Day 1 of The Division

At long last, Tom Clancy’s The Division has launched and in spite of what some of the gaming blogs are saying, it was a fairly smooth launch. Let’s talk about the bad stuff first.

At midnight the Ubi servers struggled a bit. Folks were getting random connection errors trying to get in, but a tad of persistence would see you through. At worst I had to try 3 times to log in. By Tuesday instead of getting an error I was being put into a short queue, so they either implemented that or fixed something to help with the initial rush of players.

A bigger problem was that they never beta-tested the intro and so didn’t notice an easy griefing technique. Early on you have to go into a small office and when you come out you’re in a social space. Grief issue #1 is that people would stand in front of the door out of that office, preventing you from getting out (avatars are solid in the social spaces). The solution to that problem was sprinting…eventually you’ll pass through another character if you’re in a sprint. The next step is to sign into a laptop on a desk. Again, it’s easy to disrupt everyone’s fun by standing right in front of that laptop. You need to be in front of it to use it so 1 or 2 people can cause this:

The solution here is to log out and log back in and hope you log back into an asshat-free instance. Hopefully this issue will be patched very soon. If the intro area had been in the beta I’m sure this would’ve been caught.

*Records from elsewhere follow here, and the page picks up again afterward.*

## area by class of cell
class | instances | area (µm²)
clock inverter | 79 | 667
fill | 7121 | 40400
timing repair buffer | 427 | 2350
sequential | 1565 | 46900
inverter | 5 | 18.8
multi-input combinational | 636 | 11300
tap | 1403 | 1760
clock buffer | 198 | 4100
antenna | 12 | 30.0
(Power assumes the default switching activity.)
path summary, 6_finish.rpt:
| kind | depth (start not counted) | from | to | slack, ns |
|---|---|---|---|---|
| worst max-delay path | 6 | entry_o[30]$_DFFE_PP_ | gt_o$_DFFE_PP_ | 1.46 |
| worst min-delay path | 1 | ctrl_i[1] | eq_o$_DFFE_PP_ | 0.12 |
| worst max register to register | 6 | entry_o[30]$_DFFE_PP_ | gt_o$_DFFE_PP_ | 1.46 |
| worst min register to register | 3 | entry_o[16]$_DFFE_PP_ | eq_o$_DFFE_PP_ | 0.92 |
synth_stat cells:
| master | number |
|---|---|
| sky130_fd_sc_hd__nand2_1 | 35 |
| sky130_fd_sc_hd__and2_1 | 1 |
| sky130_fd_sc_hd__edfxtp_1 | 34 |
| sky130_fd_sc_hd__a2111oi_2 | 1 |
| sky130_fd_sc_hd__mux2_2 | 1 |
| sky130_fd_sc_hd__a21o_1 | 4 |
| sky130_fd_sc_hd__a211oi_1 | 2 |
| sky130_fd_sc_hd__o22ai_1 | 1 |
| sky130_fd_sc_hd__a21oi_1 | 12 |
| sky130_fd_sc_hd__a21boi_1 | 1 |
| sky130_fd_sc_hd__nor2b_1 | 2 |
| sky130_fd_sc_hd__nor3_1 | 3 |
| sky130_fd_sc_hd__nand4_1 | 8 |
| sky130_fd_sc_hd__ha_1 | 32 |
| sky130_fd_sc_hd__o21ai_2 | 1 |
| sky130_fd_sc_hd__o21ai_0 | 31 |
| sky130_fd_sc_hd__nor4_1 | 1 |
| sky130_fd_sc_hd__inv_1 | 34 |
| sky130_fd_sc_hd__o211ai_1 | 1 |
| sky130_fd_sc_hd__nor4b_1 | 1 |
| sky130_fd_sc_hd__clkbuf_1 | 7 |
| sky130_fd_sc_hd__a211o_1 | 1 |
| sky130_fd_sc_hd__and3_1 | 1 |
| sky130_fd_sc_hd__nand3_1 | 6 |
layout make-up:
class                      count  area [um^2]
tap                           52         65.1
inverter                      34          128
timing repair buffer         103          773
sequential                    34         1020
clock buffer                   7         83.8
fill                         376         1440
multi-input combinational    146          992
### src/esic_pkg.sv
`timescale 1ns / 1ps
// Shared widths, register indexes and reset values for the encoder speed controller.
package esic_pkg;

    localparam int COUNT_W  = 32;
    localparam int TARGET_W = 16;
    localparam int GAIN_W   = 24;
    localparam int LIMIT_W  = 16;
    localparam int DRIVE_W  = 16;
    localparam int SPEED_W  = 31;
    localparam int ERR_W    = 32;
    localparam int FRAC_W   = 16;
    localparam int CFG_W    = 24;
    localparam int CFG_IDX_W = 1;

    localparam logic [CFG_IDX_W-1:0] REG_KP_GAIN   = 1'd0;
    localparam logic [CFG_IDX_W-1:0] REG_PWM_LIMIT = 1'd1;

    localparam logic [GAIN_W-1:0]  KP_GAIN_RST   = 24'd655;
    localparam logic [LIMIT_W-1:0] PWM_LIMIT_RST = 16'd15000;

    typedef logic [COUNT_W-1:0] count_t;

endpackage

### src/encoder_speed_integral_controller_unit.sv
`timescale 1ns / 1ps
// Encoder speed controller: measured speed, error and incremental P drive update.
//
// Input channel (in_valid / in_stall) takes one word per sampling tick: the
// extended encoder position and the target speed. Output channel (out_valid /
// out_stall) returns one word per tick: kept drive value, update flag,
// measured speed and signed speed error.
// An accepted word runs through a small sequencer: speed scaling and error,
// two passes through one shared 24x16 multiplier (gain times low and high
// half of the error magnitude), then the Q16 add, truncation and clamp.
// in_stall is high from acceptance until the finished word is written to the
// output register, so the next word is taken only after the previous one is done.
// A finished word waits in the output register while out_stall is high; the
// next input word can be accepted meanwhile, but its final step holds until
// the output register is taken.
// Reset clears the previous position and the kept drive value to zero and
// loads kp_gain = 655, pwm_limit = 15000. Configuration (cfg_we, cfg_index,
// cfg_data) is to be written only while the block is idle; the block does not enforce it.
module encoder_speed_integral_controller_unit (
    input  logic                          clk,
    input  logic                          rst_n,
    input  logic                          cfg_we,
    input  logic [esic_pkg::CFG_IDX_W-1:0] cfg_index,
    input  logic [esic_pkg::CFG_W-1:0]    cfg_data,
    input  logic                          in_valid,
    output logic                          in_stall,
    input  logic [esic_pkg::COUNT_W-1:0]  encoder_count,
    input  logic [esic_pkg::TARGET_W-1:0] target_speed,
    output logic                          out_valid,
    input  logic                          out_stall,
    output logic [esic_pkg::DRIVE_W-1:0]  drive_value,
    output logic                          drive_update,
    output logic [esic_pkg::SPEED_W-1:0]  measured_speed,
    output logic signed [esic_pkg::ERR_W-1:0] speed_error
);
    import esic_pkg::*;

    localparam logic [2:0] ST_IDLE  = 3'd0;
    localparam logic [2:0] ST_SPEED = 3'd1;
    localparam logic [2:0] ST_MLO   = 3'd2;
    localparam logic [2:0] ST_MHI   = 3'd3;
    localparam logic [2:0] ST_DONE  = 3'd4;

    localparam int PROD_W = GAIN_W + 16;
    localparam int MAG_W  = GAIN_W + SPEED_W;
    localparam int SUM_W  = MAG_W + 1;

    logic [2:0]          state_reg, state_next;
    logic [GAIN_W-1:0]   kp_gain_reg;
    logic [LIMIT_W-1:0]  pwm_limit_reg;
    count_t              last_count_reg;
    logic [DRIVE_W-1:0]  acc_reg;
    count_t              delta_reg;
    logic [TARGET_W-1:0] target_reg;
    logic [SPEED_W-1:0]  speed_reg;
    logic [ERR_W-1:0]    err_reg;
    logic [SPEED_W-1:0]  emag_reg;
    logic                err_neg_reg;
    logic [MAG_W-1:0]    mag_reg;
    logic                out_valid_reg;
    logic [DRIVE_W-1:0]  drive_value_reg;
    logic                drive_update_reg;
    logic [SPEED_W-1:0]  speed_out_reg;
    logic [ERR_W-1:0]    err_out_reg;

    logic                in_take;
    logic                out_free;
    logic                finish;
    count_t              delta_next;
    logic [COUNT_W+4:0]  speed_full;
    logic [SPEED_W-1:0]  speed_sat;
    logic [ERR_W-1:0]    err_calc;
    logic [15:0]         mul_b;
    logic [PROD_W-1:0]   prod;
    logic [SUM_W-1:0]    base_ext;
    logic [SUM_W-1:0]    mag_ext;
    logic [SUM_W-1:0]    sum_val;
    logic [SUM_W-FRAC_W-1:0] q_val;
    logic                q_ge;
    logic [DRIVE_W-1:0]  drive_calc;
    logic                upd_calc;

    assign in_stall = (state_reg != ST_IDLE);
    assign in_take  = in_valid && !in_stall;
    assign out_free = !out_valid_reg || !out_stall;
    assign finish   = (state_reg == ST_DONE) && out_free;

    assign delta_next = (encoder_count >= last_count_reg) ?
                        (encoder_count - last_count_reg) : (last_count_reg - encoder_count);

    // delta * 30 = delta * 32 - delta * 2
    assign speed_full = {delta_reg, 5'b0} - {4'b0, delta_reg, 1'b0};
    assign speed_sat  = (speed_full[COUNT_W+4:SPEED_W] != '0) ? {SPEED_W{1'b1}}
                                                             : speed_full[SPEED_W-1:0];
    assign err_calc   = {{(ERR_W-TARGET_W){1'b0}}, target_reg} - {1'b0, speed_sat};

    // shared multiplier: gain times one half of the error magnitude
    assign mul_b = (state_reg == ST_MHI) ? {1'b0, emag_reg[SPEED_W-1:16]} : emag_reg[15:0];
    assign prod  = kp_gain_reg * mul_b;

    always_comb
    begin
        base_ext = {{(SUM_W-DRIVE_W-FRAC_W){1'b0}}, acc_reg, {FRAC_W{1'b0}}};
        mag_ext  = {1'b0, mag_reg};
        sum_val  = '0;
        if (!err_neg_reg)
        begin
            sum_val = base_ext + mag_ext;
        end
        else if (mag_ext <= base_ext)
        begin
            sum_val = base_ext - mag_ext;
        end
        // negative result truncates toward zero and clamps to 0
        q_val = sum_val[SUM_W-1:FRAC_W];
        q_ge  = (q_val >= {{(SUM_W-FRAC_W-LIMIT_W){1'b0}}, pwm_limit_reg});
        upd_calc = (q_val != '0) && !q_ge;
        if (!q_ge)
        begin
            drive_calc = q_val[DRIVE_W-1:0];
        end
        else if (pwm_limit_reg == '0)
        begin
            drive_calc = '0;
        end
        else
        begin
            drive_calc = pwm_limit_reg - 16'd1;
        end
    end

    always_comb
    begin
        state_next = state_reg;
        case (state_reg)
            ST_IDLE:
            begin
                if (in_take)
                begin
                    state_next = ST_SPEED;
                end
            end
            ST_SPEED: state_next = ST_MLO;
            ST_MLO:   state_next = ST_MHI;
            ST_MHI:   state_next = ST_DONE;
            ST_DONE:
            begin
                if (out_free)
                begin
                    state_next = ST_IDLE;
                end
            end
            default:  state_next = ST_IDLE;
        endcase
    end

    always_ff @(posedge clk or negedge rst_n)
    begin
        if (!rst_n)
        begin
            state_reg      <= ST_IDLE;
            kp_gain_reg    <= KP_GAIN_RST;
            pwm_limit_reg  <= PWM_LIMIT_RST;
            last_count_reg <= '0;
            acc_reg        <= '0;
            out_valid_reg  <= 1'b0;
        end
        else
        begin
            state_reg <= state_next;
            if (cfg_we)
            begin
                case (cfg_index)
                    REG_KP_GAIN:   kp_gain_reg   <= cfg_data[GAIN_W-1:0];
                    REG_PWM_LIMIT: pwm_limit_reg <= cfg_data[LIMIT_W-1:0];
                    default:       ;
                endcase
            end
            if (in_take)
            begin
                last_count_reg <= encoder_count;
            end
            if (finish)
            begin
                acc_reg       <= drive_calc;
                out_valid_reg <= 1'b1;
            end
            else if (!out_stall)
            begin
                out_valid_reg <= 1'b0;
            end
        end
    end

    always_ff @(posedge clk)
    begin
        if (in_take)
        begin
            delta_reg  <= delta_next;
            target_reg <= target_speed;
        end
        case (state_reg)
            ST_SPEED:
            begin
                speed_reg   <= speed_sat;
                err_reg     <= err_calc;
                err_neg_reg <= err_calc[ERR_W-1];
                emag_reg    <= err_calc[ERR_W-1] ? (~err_calc[SPEED_W-1:0] + 31'd1)
                                                 : err_calc[SPEED_W-1:0];
            end
            ST_MLO:
            begin
                mag_reg <= {{(MAG_W-PROD_W){1'b0}}, prod};
            end
            ST_MHI:
            begin
                mag_reg <= mag_reg + {prod[MAG_W-FRAC_W-1:0], {FRAC_W{1'b0}}};
            end
            default: ;
        endcase
        if (finish)
        begin
            drive_value_reg  <= drive_calc;
            drive_update_reg <= upd_calc;
            speed_out_reg    <= speed_reg;
            err_out_reg      <= err_reg;
        end
    end

    assign out_valid      = out_valid_reg;
    assign drive_value    = drive_value_reg;
    assign drive_update   = drive_update_reg;
    assign measured_speed = speed_out_reg;
    assign speed_error    = err_out_reg;

    a_take_starts: assert property (@(posedge clk) disable iff (!rst_n)
        in_take |=> (state_reg == ST_SPEED))
        else $error("accepted word did not start the sequencer");

    a_update_nonzero: assert property (@(posedge clk) disable iff (!rst_n)
        (out_valid_reg && drive_update_reg) |-> (drive_value_reg != '0))
        else $error("update flag with zero drive");

    a_drive_clamped: assert property (@(posedge clk) disable iff (!rst_n)
        (out_valid_reg && (pwm_limit_reg != '0)) |-> (drive_value_reg < pwm_limit_reg))
        else $error("drive value above limit");

    a_out_held: assert property (@(posedge clk) disable iff (!rst_n)
        (state_reg == ST_DONE && out_valid_reg && out_stall) |=> (state_reg == ST_DONE))
        else $error("result step did not wait for output register");

endmodule
### src/hw/rtl/dqs_pkg.sv
package dqs_pkg;

    // Field widths of the request and result channels.
    localparam int DATA_W   = 32;
    localparam int REQ_W    = 3;
    localparam int STATUS_W = 2;

    // Default number of cells in the chain.
    localparam int DEPTH_DEF = 64;

    // Request codes.
    localparam logic [REQ_W-1:0] REQ_PUSH_FRONT = 3'd0;
    localparam logic [REQ_W-1:0] REQ_PUSH_BACK  = 3'd1;
    localparam logic [REQ_W-1:0] REQ_POP_FRONT  = 3'd2;
    localparam logic [REQ_W-1:0] REQ_POP_BACK   = 3'd3;
    localparam logic [REQ_W-1:0] REQ_DUMP       = 3'd4;

    // Result status codes.
    localparam logic [STATUS_W-1:0] STAT_OK    = 2'd0;
    localparam logic [STATUS_W-1:0] STAT_EMPTY = 2'd1;
    localparam logic [STATUS_W-1:0] STAT_FULL  = 2'd2;

    // Operation broadcast to every cell of the chain.
    typedef enum logic [2:0] {
        OP_HOLD       = 3'd0,
        OP_PUSH_FRONT = 3'd1,
        OP_PUSH_BACK  = 3'd2,
        OP_POP_FRONT  = 3'd3,
        OP_POP_BACK   = 3'd4,
        OP_MARK       = 3'd5,
        OP_ROTATE     = 3'd6
    } cell_op_t;

    typedef struct packed {
        cell_op_t                  op;
        logic signed [DATA_W-1:0]  value;
    } cell_ctrl_t;

endpackage

### src/hw/rtl/dqs_cell.sv
module dqs_cell (
    input  logic                              clk,
    input  logic                              rst_n,
    input  dqs_pkg::cell_ctrl_t               ctrl,
    input  logic signed [dqs_pkg::DATA_W-1:0] left_data,
    input  logic                              left_valid,
    input  logic signed [dqs_pkg::DATA_W-1:0] right_data,
    input  logic                              right_valid,
    input  logic                              right_tag,
    input  logic signed [dqs_pkg::DATA_W-1:0] head_data,
    input  logic                              head_tag,
    output logic signed [dqs_pkg::DATA_W-1:0] data,
    output logic                              valid,
    output logic                              tag,
    output logic                              is_tail
);

    logic signed [dqs_pkg::DATA_W-1:0] data_reg;
    logic signed [dqs_pkg::DATA_W-1:0] data_next;
    logic                              valid_reg;
    logic                              valid_next;
    logic                              tag_reg;
    logic                              tag_next;

    // This cell holds the back entry when it is occupied and its right neighbor is not.
    assign is_tail = valid_reg && !right_valid;

    // Next contents of the cell for the operation broadcast along the chain.
    always_comb
    begin
        data_next  = data_reg;
        valid_next = valid_reg;
        tag_next   = tag_reg;
        case (ctrl.op)
            dqs_pkg::OP_PUSH_FRONT:
            begin
                data_next  = left_data;
                valid_next = left_valid;
            end
            dqs_pkg::OP_PUSH_BACK:
            begin
                if (!valid_reg && left_valid)
                begin
                    data_next  = ctrl.value;
                    valid_next = 1'b1;
                end
            end
            dqs_pkg::OP_POP_FRONT:
            begin
                data_next  = right_data;
                valid_next = right_valid;
            end
            dqs_pkg::OP_POP_BACK:
            begin
                if (is_tail)
                begin
                    valid_next = 1'b0;
                end
            end
            dqs_pkg::OP_MARK:
            begin
                tag_next = is_tail;
            end
            dqs_pkg::OP_ROTATE:
            begin
                // The back cell takes the front entry, the other occupied cells shift toward the front.
                if (is_tail)
                begin
                    data_next = head_data;
                    tag_next  = head_tag;
                end
                else if (valid_reg)
                begin
                    data_next = right_data;
                    tag_next  = right_tag;
                end
            end
            default:
            begin
                data_next  = data_reg;
                valid_next = valid_reg;
                tag_next   = tag_reg;
            end
        endcase
    end

    // Occupancy and end-of-dump mark.
    always_ff @(posedge clk or negedge rst_n)
    begin
        if (!rst_n)
        begin
            valid_reg <= 1'b0;
            tag_reg   <= 1'b0;
        end
        else
        begin
            valid_reg <= valid_next;
            tag_reg   <= tag_next;
        end
    end

    // Stored value.
    always_ff @(posedge clk)
    begin
        data_reg <= data_next;
    end

    assign data  = data_reg;
    assign valid = valid_reg;
    assign tag   = tag_reg;

endmodule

For me at least, those were the only two issues. I jumped back and forth between playing on the Xbox One and the PS4. I prefer the game on PS4; it just feels crisper somehow. I’m not sure if the framerate is a little higher or that the controller is tighter or what, but I feel like I play better on PS4 (another example of how The Division isn’t a shooter…I’m better at shooters on Xbox). I also like the gimmick of having radio chatter coming from the PS4’s controller (you can disable that if you don’t like it).

All that said, many more of my friends are playing on Xbox One and Microsoft has purchased a 30 day exclusivity window for the first two DLC packs, so for now I’ll probably focus on the Xbox One version.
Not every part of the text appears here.